Desvios
René Crevel viveu apenas 34 anos, deixando-nos poemas, romances, textos soltos, loucos. O suicídio acompanhou-o desde sempre, como se algum dia fosse inevitável realizá-lo, e anuncia-se logo neste seu primeiro romance, Desvios, cabendo nele a descrição de um gesto que terá, 11 anos depois, a forma que o próprio Crevel escolherá, juntando um bilhete ao corpo: «É favor de me incinerar. Repulsa.» Desvios é, no entanto, e ao mesmo tempo, um romance de uma alegria tresloucada (até nas passagens mais melancólicas) e que parece estritamente ligada ao acto de se contar uma história.
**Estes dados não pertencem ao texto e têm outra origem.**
## src/rtl/i2c_regport_pkg.sv

```systemverilog
package i2c_regport_pkg;
  localparam int BYTE_W = 8;
  localparam logic [5:0] DEV_BASE = 6'b001110;
  localparam logic [BYTE_W-1:0] ID_BYTE0 = 8'h27;
  localparam logic [BYTE_W-1:0] ID_BYTE1 = 8'hE0;

  typedef enum logic [2:0] {
    ST_IDLE, ST_DEV, ST_REG, ST_DATA, ST_ACK, ST_TX, ST_TXACK, ST_HOLD
  } rp_state_e;

  function automatic logic [6:0] target_addr(input logic pin);
    return {DEV_BASE, pin};
  endfunction

  function automatic logic is_id_addr(input logic [BYTE_W-1:0] a);
    return a[BYTE_W-1:1] == '0;
  endfunction

  function automatic logic [BYTE_W-1:0] id_value(input logic [BYTE_W-1:0] a);
    return a[0] ? ID_BYTE1 : ID_BYTE0;
  endfunction
endpackage

```

## src/rtl/i2c_rp_filter.sv

```systemverilog
module i2c_rp_filter #(
  parameter int   SYNC_LEN = 2,
  parameter int   FILT_LEN = 3,
  parameter logic IDLE_LVL = 1'b1
) (
  input  logic clk,
  input  logic rst_n,
  input  logic bypass,
  input  logic line_i,
  output logic line_o
);
  logic [SYNC_LEN-1:0] sync_q;
  logic [FILT_LEN-1:0] hist_q;
  logic                filt_q;
  logic                samp;

  assign samp = sync_q[SYNC_LEN-1];

  always_ff @(posedge clk or negedge rst_n) begin
    if (!rst_n) begin
      sync_q <= {SYNC_LEN{IDLE_LVL}};
      hist_q <= {FILT_LEN{IDLE_LVL}};
      filt_q <= IDLE_LVL;
    end else begin
      sync_q <= {sync_q[SYNC_LEN-2:0], line_i};
      hist_q <= {hist_q[FILT_LEN-2:0], samp};
      if (&hist_q)       filt_q <= 1'b1;
      else if (~|hist_q) filt_q <= 1'b0;
    end
  end

  assign line_o = bypass ? samp : filt_q;

  AST_FILT_MIN_HOLD: assert property (@(posedge clk) disable iff (!rst_n)
    (filt_q != $past(filt_q)) |-> ($past(samp, 2) == filt_q && $past(samp, 4) == filt_q));
endmodule

```

## src/rtl/i2c_rp_events.sv

```systemverilog
module i2c_rp_events (
  input  logic clk,
  input  logic rst_n,
  input  logic scl_f,
  input  logic sda_f,
  output logic ev_start,
  output logic ev_stop,
  output logic ev_rise,
  output logic ev_fall
);
  logic scl_prev_q, sda_prev_q;

  always_ff @(posedge clk or negedge rst_n) begin
    if (!rst_n) begin
      scl_prev_q <= 1'b1;
      sda_prev_q <= 1'b1;
    end else begin
      scl_prev_q <= scl_f;
      sda_prev_q <= sda_f;
    end
  end

  assign ev_start = scl_prev_q & scl_f & sda_prev_q & ~sda_f;
  assign ev_stop  = scl_prev_q & scl_f & ~sda_prev_q & sda_f;
  assign ev_rise  = ~scl_prev_q & scl_f;
  assign ev_fall  = scl_prev_q & ~scl_f;
endmodule

```

## src/rtl/i2c_rp_engine.sv

```systemverilog
module i2c_rp_engine
  import i2c_regport_pkg::*;
(
  input  logic              clk,
  input  logic              rst_n,
  input  logic              sda_f,
  input  logic              ev_start,
  input  logic              ev_stop,
  input  logic              ev_rise,
  input  logic              ev_fall,
  input  logic              addr_pin,
  input  logic [BYTE_W-1:0] rd_val,
  output logic [BYTE_W-1:0] ptr_o,
  output logic [BYTE_W-1:0] wdata_o,
  output logic              wr_o,
  output logic              sda_oe_o
);
  localparam int CNT_W = $clog2(BYTE_W) + 1;

  rp_state_e         state_q, nxt_q;
  logic [CNT_W-1:0]  cnt_q;
  logic [BYTE_W-1:0] sh_q, tx_q, ptr_q, wd_q;
  logic              wr_q, oe_q;
  logic              byte_done, addr_hit;

  assign byte_done = ev_fall && (cnt_q == CNT_W'(BYTE_W));
  assign addr_hit  = (sh_q[BYTE_W-1:1] == target_addr(addr_pin));

  always_ff @(posedge clk or negedge rst_n) begin
    if (!rst_n) begin
      state_q <= ST_IDLE;
      nxt_q   <= ST_IDLE;
      cnt_q   <= '0;
      sh_q    <= '0;
      tx_q    <= '0;
      ptr_q   <= '0;
      wd_q    <= '0;
      wr_q    <= 1'b0;
      oe_q    <= 1'b0;
    end else begin
      wr_q <= 1'b0;
      if (ev_start) begin
        state_q <= ST_DEV;
        cnt_q   <= '0;
        oe_q    <= 1'b0;
      end else if (ev_stop) begin
        state_q <= ST_IDLE;
        cnt_q   <= '0;
        oe_q    <= 1'b0;
      end else begin
        case (state_q)
          ST_DEV, ST_REG, ST_DATA: begin
            if (ev_rise) begin
              sh_q  <= {sh_q[BYTE_W-2:0], sda_f};
              cnt_q <= cnt_q + 1'b1;
            end else if (byte_done) begin
              cnt_q <= '0;
              if (state_q == ST_DEV) begin
                if (addr_hit) begin
                  oe_q    <= 1'b1;
                  state_q <= ST_ACK;
                  nxt_q   <= sh_q[0] ? ST_TX : ST_REG;
                end else begin
                  state_q <= ST_HOLD;
                end
              end else if (state_q == ST_REG) begin
                ptr_q   <= sh_q;
                oe_q    <= 1'b1;
                state_q <= ST_ACK;
                nxt_q   <= ST_DATA;
              end else begin
                wd_q    <= sh_q;
                wr_q    <= 1'b1;
                oe_q    <= 1'b1;
                state_q <= ST_ACK;
                nxt_q   <= ST_HOLD;
              end
            end
          end
          ST_ACK: begin
            if (ev_fall) begin
              state_q <= nxt_q;
              cnt_q   <= '0;
              if (nxt_q == ST_TX) begin
                tx_q <= rd_val;
                oe_q <= ~rd_val[BYTE_W-1];
              end else begin
                oe_q <= 1'b0;
              end
            end
          end
          ST_TX: begin
            if (ev_fall) begin
              if (cnt_q == CNT_W'(BYTE_W - 1)) begin
                oe_q    <= 1'b0;
                state_q <= ST_TXACK;
                cnt_q   <= '0;
              end else begin
                cnt_q <= cnt_q + 1'b1;
                tx_q  <= tx_q << 1;
                oe_q  <= ~tx_q[BYTE_W-2];
              end
            end
          end
          ST_TXACK: begin
            if (ev_rise) state_q <= ST_HOLD;
          end
          default: ;
        endcase
      end
    end
  end

  assign ptr_o    = ptr_q;
  assign wdata_o  = wd_q;
  assign wr_o     = wr_q;
  assign sda_oe_o = oe_q;

  AST_START_ABORTS: assert property (@(posedge clk) disable iff (!rst_n)
    ev_start |=> (state_q == ST_DEV && cnt_q == '0));
  AST_QUIET_RELEASED: assert property (@(posedge clk) disable iff (!rst_n)
    (state_q == ST_HOLD || state_q == ST_IDLE || state_q == ST_TXACK) |-> !sda_oe_o);
endmodule

```

## src/rtl/i2c_regport.sv

```systemverilog
module i2c_regport
  import i2c_regport_pkg::*;
#(
  parameter int               SYNC_LEN   = 2,
  parameter int               FILT_LEN   = 3,
  parameter logic [BYTE_W-1:0] CTRL_ADDR  = 8'h10,
  parameter int               BYPASS_BIT = 6
) (
  input  logic              clk,
  input  logic              rst_n,
  input  logic              scl_i,
  input  logic              sda_i,
  output logic              sda_oe,
  input  logic              addr_pin,
  output logic [BYTE_W-1:0] reg_addr,
  output logic [BYTE_W-1:0] reg_wdata,
  output logic              reg_wr,
  input  logic [BYTE_W-1:0] reg_rdata
);
  localparam int NLINES = 2;

  logic [NLINES-1:0] raw_lines, filt_lines;
  logic              scl_f, sda_f;
  logic              bypass_q;
  logic              ev_start, ev_stop, ev_rise, ev_fall;
  logic              wr_e;
  logic [BYTE_W-1:0] ptr, wdata, rd_val;

  assign raw_lines = {scl_i, sda_i};

  for (genvar i = 0; i < NLINES; i++) begin : g_line
    i2c_rp_filter #(.SYNC_LEN(SYNC_LEN), .FILT_LEN(FILT_LEN), .IDLE_LVL(1'b1)) u_filt (
      .clk(clk), .rst_n(rst_n), .bypass(bypass_q),
      .line_i(raw_lines[i]), .line_o(filt_lines[i]));
  end

  assign scl_f = filt_lines[1];
  assign sda_f = filt_lines[0];

  i2c_rp_events u_ev (
    .clk(clk), .rst_n(rst_n), .scl_f(scl_f), .sda_f(sda_f),
    .ev_start(ev_start), .ev_stop(ev_stop), .ev_rise(ev_rise), .ev_fall(ev_fall));

  assign rd_val = is_id_addr(ptr) ? id_value(ptr) : reg_rdata;

  i2c_rp_engine u_eng (
    .clk(clk), .rst_n(rst_n), .sda_f(sda_f),
    .ev_start(ev_start), .ev_stop(ev_stop), .ev_rise(ev_rise), .ev_fall(ev_fall),
    .addr_pin(addr_pin), .rd_val(rd_val),
    .ptr_o(ptr), .wdata_o(wdata), .wr_o(wr_e), .sda_oe_o(sda_oe));

  assign reg_wr    = wr_e && !is_id_addr(ptr);
  assign reg_addr  = ptr;
  assign reg_wdata = wdata;

  always_ff @(posedge clk or negedge rst_n) begin
    if (!rst_n)                            bypass_q <= 1'b0;
    else if (reg_wr && ptr == CTRL_ADDR)   bypass_q <= wdata[BYPASS_BIT];
  end

  AST_WR_SINGLE_PULSE: assert property (@(posedge clk) disable iff (!rst_n)
    reg_wr |=> !reg_wr);
  AST_SDA_HELD_SCL_HIGH: assert property (@(posedge clk) disable iff (!rst_n)
    (scl_f && $past(scl_f)) |-> $stable(sda_oe));
  AST_WR_AFTER_ACKED_BYTE: assert property (@(posedge clk) disable iff (!rst_n)
    reg_wr |=> sda_oe);
endmodule

```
Seduzido pelo Surrealismo e por Breton, há quem queira ver numa posterior desilusão com este o motivo para a sua derradeira escolha, outros vêem-no na consciência da sua tuberculose avançada, mas o facto é que esse desvio da linha da vida marcou-o precisamente nela: aos 14 anos, vê o pai enforcado, levado pelas mãos da própria mãe, que lhe quis mostrar a cobardia do acto. É provável que Crevel tenha visto outra coisa. Bissexual assumido, o sexo, nos seus jogos e frustrações, é uma das cores na paleta de Desvios, que, embora usando os mesmos pincéis da literatura que o fundamenta, assume a rebeldia no traço, na forma, na força com que representa, rasgando se for preciso a tela. É jovial, desestabilizador, terno e angustiante. «É um livro romântico», dirá numa carta a Paul Éluard, «como o seu autor».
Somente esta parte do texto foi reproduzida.